Assignment = Here are some entries; quote each one exactly.

(Stored data)
┄┄┄┄┄┄┄┄┄┄┄┄┄┄┄┄┄┄┄┄

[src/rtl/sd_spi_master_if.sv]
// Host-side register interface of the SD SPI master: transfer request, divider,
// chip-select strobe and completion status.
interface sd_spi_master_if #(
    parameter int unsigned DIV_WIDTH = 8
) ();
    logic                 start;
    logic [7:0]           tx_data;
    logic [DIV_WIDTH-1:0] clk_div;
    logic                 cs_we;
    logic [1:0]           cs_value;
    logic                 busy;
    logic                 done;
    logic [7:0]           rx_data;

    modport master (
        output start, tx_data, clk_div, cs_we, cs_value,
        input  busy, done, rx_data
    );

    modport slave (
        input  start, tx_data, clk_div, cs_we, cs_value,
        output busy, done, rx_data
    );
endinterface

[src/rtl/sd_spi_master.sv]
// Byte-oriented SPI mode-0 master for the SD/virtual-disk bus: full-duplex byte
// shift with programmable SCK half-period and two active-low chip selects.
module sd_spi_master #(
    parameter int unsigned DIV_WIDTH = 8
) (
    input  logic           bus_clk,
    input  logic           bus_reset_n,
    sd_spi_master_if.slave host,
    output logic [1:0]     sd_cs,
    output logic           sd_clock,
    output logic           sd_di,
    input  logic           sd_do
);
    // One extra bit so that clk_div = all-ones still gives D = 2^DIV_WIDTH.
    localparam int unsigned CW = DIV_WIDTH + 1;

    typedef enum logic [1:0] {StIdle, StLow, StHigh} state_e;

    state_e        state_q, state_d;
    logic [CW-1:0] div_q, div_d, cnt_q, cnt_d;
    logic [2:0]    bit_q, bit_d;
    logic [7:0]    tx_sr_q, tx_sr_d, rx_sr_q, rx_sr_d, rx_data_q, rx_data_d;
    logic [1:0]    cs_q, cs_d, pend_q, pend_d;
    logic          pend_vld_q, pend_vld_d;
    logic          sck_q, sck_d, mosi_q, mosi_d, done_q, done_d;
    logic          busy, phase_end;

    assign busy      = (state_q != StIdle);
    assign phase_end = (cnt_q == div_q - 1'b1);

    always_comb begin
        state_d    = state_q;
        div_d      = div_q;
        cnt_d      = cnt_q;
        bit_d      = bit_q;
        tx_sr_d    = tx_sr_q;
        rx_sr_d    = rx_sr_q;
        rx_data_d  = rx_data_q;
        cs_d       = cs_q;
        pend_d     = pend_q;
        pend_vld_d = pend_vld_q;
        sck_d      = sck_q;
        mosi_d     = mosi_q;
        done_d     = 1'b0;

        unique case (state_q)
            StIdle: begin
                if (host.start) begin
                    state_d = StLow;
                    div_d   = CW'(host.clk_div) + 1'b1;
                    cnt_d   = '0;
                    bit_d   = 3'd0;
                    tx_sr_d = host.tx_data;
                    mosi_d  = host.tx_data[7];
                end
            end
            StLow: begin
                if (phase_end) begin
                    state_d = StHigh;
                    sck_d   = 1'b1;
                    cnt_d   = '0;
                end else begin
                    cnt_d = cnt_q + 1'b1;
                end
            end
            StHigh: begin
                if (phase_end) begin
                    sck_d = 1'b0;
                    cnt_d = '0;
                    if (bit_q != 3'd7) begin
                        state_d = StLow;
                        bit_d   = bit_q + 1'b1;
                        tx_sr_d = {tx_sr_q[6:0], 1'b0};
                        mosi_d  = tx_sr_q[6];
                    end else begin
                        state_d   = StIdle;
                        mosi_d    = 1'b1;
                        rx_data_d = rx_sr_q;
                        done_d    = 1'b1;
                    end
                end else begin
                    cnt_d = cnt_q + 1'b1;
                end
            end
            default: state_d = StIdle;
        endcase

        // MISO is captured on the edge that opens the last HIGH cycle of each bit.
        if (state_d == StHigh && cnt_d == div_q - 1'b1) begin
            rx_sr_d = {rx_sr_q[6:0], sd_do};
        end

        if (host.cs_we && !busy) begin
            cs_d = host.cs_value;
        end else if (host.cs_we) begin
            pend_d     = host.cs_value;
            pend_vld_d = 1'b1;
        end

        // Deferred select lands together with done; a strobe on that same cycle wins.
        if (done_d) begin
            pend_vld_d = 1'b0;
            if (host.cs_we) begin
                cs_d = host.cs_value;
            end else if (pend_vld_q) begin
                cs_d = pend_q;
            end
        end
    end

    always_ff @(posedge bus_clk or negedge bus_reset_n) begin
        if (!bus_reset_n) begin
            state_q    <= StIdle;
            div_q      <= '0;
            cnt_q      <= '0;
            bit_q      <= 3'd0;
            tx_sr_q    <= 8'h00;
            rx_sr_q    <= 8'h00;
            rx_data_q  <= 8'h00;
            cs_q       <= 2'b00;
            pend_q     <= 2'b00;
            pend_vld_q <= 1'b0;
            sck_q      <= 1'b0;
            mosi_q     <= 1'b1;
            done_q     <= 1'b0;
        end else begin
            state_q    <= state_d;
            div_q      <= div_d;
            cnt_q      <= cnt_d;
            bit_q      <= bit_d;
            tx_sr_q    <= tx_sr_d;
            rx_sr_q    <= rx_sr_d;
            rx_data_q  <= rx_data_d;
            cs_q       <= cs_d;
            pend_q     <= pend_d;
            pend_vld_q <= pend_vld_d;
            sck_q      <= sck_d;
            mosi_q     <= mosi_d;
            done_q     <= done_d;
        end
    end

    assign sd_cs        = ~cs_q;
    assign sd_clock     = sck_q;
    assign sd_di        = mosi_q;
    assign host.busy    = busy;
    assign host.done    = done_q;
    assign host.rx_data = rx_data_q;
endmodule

┄┄┄┄┄┄┄┄┄┄┄┄┄┄┄┄┄┄┄┄

Expected answer =
[src/rtl/sd_spi_master_if.sv]
// Host-side register interface of the SD SPI master: transfer request, divider,
// chip-select strobe and completion status.
interface sd_spi_master_if #(
    parameter int unsigned DIV_WIDTH = 8
) ();
    logic                 start;
    logic [7:0]           tx_data;
    logic [DIV_WIDTH-1:0] clk_div;
    logic                 cs_we;
    logic [1:0]           cs_value;
    logic                 busy;
    logic                 done;
    logic [7:0]           rx_data;

    modport master (
        output start, tx_data, clk_div, cs_we, cs_value,
        input  busy, done, rx_data
    );

    modport slave (
        input  start, tx_data, clk_div, cs_we, cs_value,
        output busy, done, rx_data
    );
endinterface

[src/rtl/sd_spi_master.sv]
// Byte-oriented SPI mode-0 master for the SD/virtual-disk bus: full-duplex byte
// shift with programmable SCK half-period and two active-low chip selects.
module sd_spi_master #(
    parameter int unsigned DIV_WIDTH = 8
) (
    input  logic           bus_clk,
    input  logic           bus_reset_n,
    sd_spi_master_if.slave host,
    output logic [1:0]     sd_cs,
    output logic           sd_clock,
    output logic           sd_di,
    input  logic           sd_do
);
    // One extra bit so that clk_div = all-ones still gives D = 2^DIV_WIDTH.
    localparam int unsigned CW = DIV_WIDTH + 1;

    typedef enum logic [1:0] {StIdle, StLow, StHigh} state_e;

    state_e        state_q, state_d;
    logic [CW-1:0] div_q, div_d, cnt_q, cnt_d;
    logic [2:0]    bit_q, bit_d;
    logic [7:0]    tx_sr_q, tx_sr_d, rx_sr_q, rx_sr_d, rx_data_q, rx_data_d;
    logic [1:0]    cs_q, cs_d, pend_q, pend_d;
    logic          pend_vld_q, pend_vld_d;
    logic          sck_q, sck_d, mosi_q, mosi_d, done_q, done_d;
    logic          busy, phase_end;

    assign busy      = (state_q != StIdle);
    assign phase_end = (cnt_q == div_q - 1'b1);

    always_comb begin
        state_d    = state_q;
        div_d      = div_q;
        cnt_d      = cnt_q;
        bit_d      = bit_q;
        tx_sr_d    = tx_sr_q;
        rx_sr_d    = rx_sr_q;
        rx_data_d  = rx_data_q;
        cs_d       = cs_q;
        pend_d     = pend_q;
        pend_vld_d = pend_vld_q;
        sck_d      = sck_q;
        mosi_d     = mosi_q;
        done_d     = 1'b0;

        unique case (state_q)
            StIdle: begin
                if (host.start) begin
                    state_d = StLow;
                    div_d   = CW'(host.clk_div) + 1'b1;
                    cnt_d   = '0;
                    bit_d   = 3'd0;
                    tx_sr_d = host.tx_data;
                    mosi_d  = host.tx_data[7];
                end
            end
            StLow: begin
                if (phase_end) begin
                    state_d = StHigh;
                    sck_d   = 1'b1;
                    cnt_d   = '0;
                end else begin
                    cnt_d = cnt_q + 1'b1;
                end
            end
            StHigh: begin
                if (phase_end) begin
                    sck_d = 1'b0;
                    cnt_d = '0;
                    if (bit_q != 3'd7) begin
                        state_d = StLow;
                        bit_d   = bit_q + 1'b1;
                        tx_sr_d = {tx_sr_q[6:0], 1'b0};
                        mosi_d  = tx_sr_q[6];
                    end else begin
                        state_d   = StIdle;
                        mosi_d    = 1'b1;
                        rx_data_d = rx_sr_q;
                        done_d    = 1'b1;
                    end
                end else begin
                    cnt_d = cnt_q + 1'b1;
                end
            end
            default: state_d = StIdle;
        endcase

        // MISO is captured on the edge that opens the last HIGH cycle of each bit.
        if (state_d == StHigh && cnt_d == div_q - 1'b1) begin
            rx_sr_d = {rx_sr_q[6:0], sd_do};
        end

        if (host.cs_we && !busy) begin
            cs_d = host.cs_value;
        end else if (host.cs_we) begin
            pend_d     = host.cs_value;
            pend_vld_d = 1'b1;
        end

        // Deferred select lands together with done; a strobe on that same cycle wins.
        if (done_d) begin
            pend_vld_d = 1'b0;
            if (host.cs_we) begin
                cs_d = host.cs_value;
            end else if (pend_vld_q) begin
                cs_d = pend_q;
            end
        end
    end

    always_ff @(posedge bus_clk or negedge bus_reset_n) begin
        if (!bus_reset_n) begin
            state_q    <= StIdle;
            div_q      <= '0;
            cnt_q      <= '0;
            bit_q      <= 3'd0;
            tx_sr_q    <= 8'h00;
            rx_sr_q    <= 8'h00;
            rx_data_q  <= 8'h00;
            cs_q       <= 2'b00;
            pend_q     <= 2'b00;
            pend_vld_q <= 1'b0;
            sck_q      <= 1'b0;
            mosi_q     <= 1'b1;
            done_q     <= 1'b0;
        end else begin
            state_q    <= state_d;
            div_q      <= div_d;
            cnt_q      <= cnt_d;
            bit_q      <= bit_d;
            tx_sr_q    <= tx_sr_d;
            rx_sr_q    <= rx_sr_d;
            rx_data_q  <= rx_data_d;
            cs_q       <= cs_d;
            pend_q     <= pend_d;
            pend_vld_q <= pend_vld_d;
            sck_q      <= sck_d;
            mosi_q     <= mosi_d;
            done_q     <= done_d;
        end
    end

    assign sd_cs        = ~cs_q;
    assign sd_clock     = sck_q;
    assign sd_di        = mosi_q;
    assign host.busy    = busy;
    assign host.done    = done_q;
    assign host.rx_data = rx_data_q;
endmodule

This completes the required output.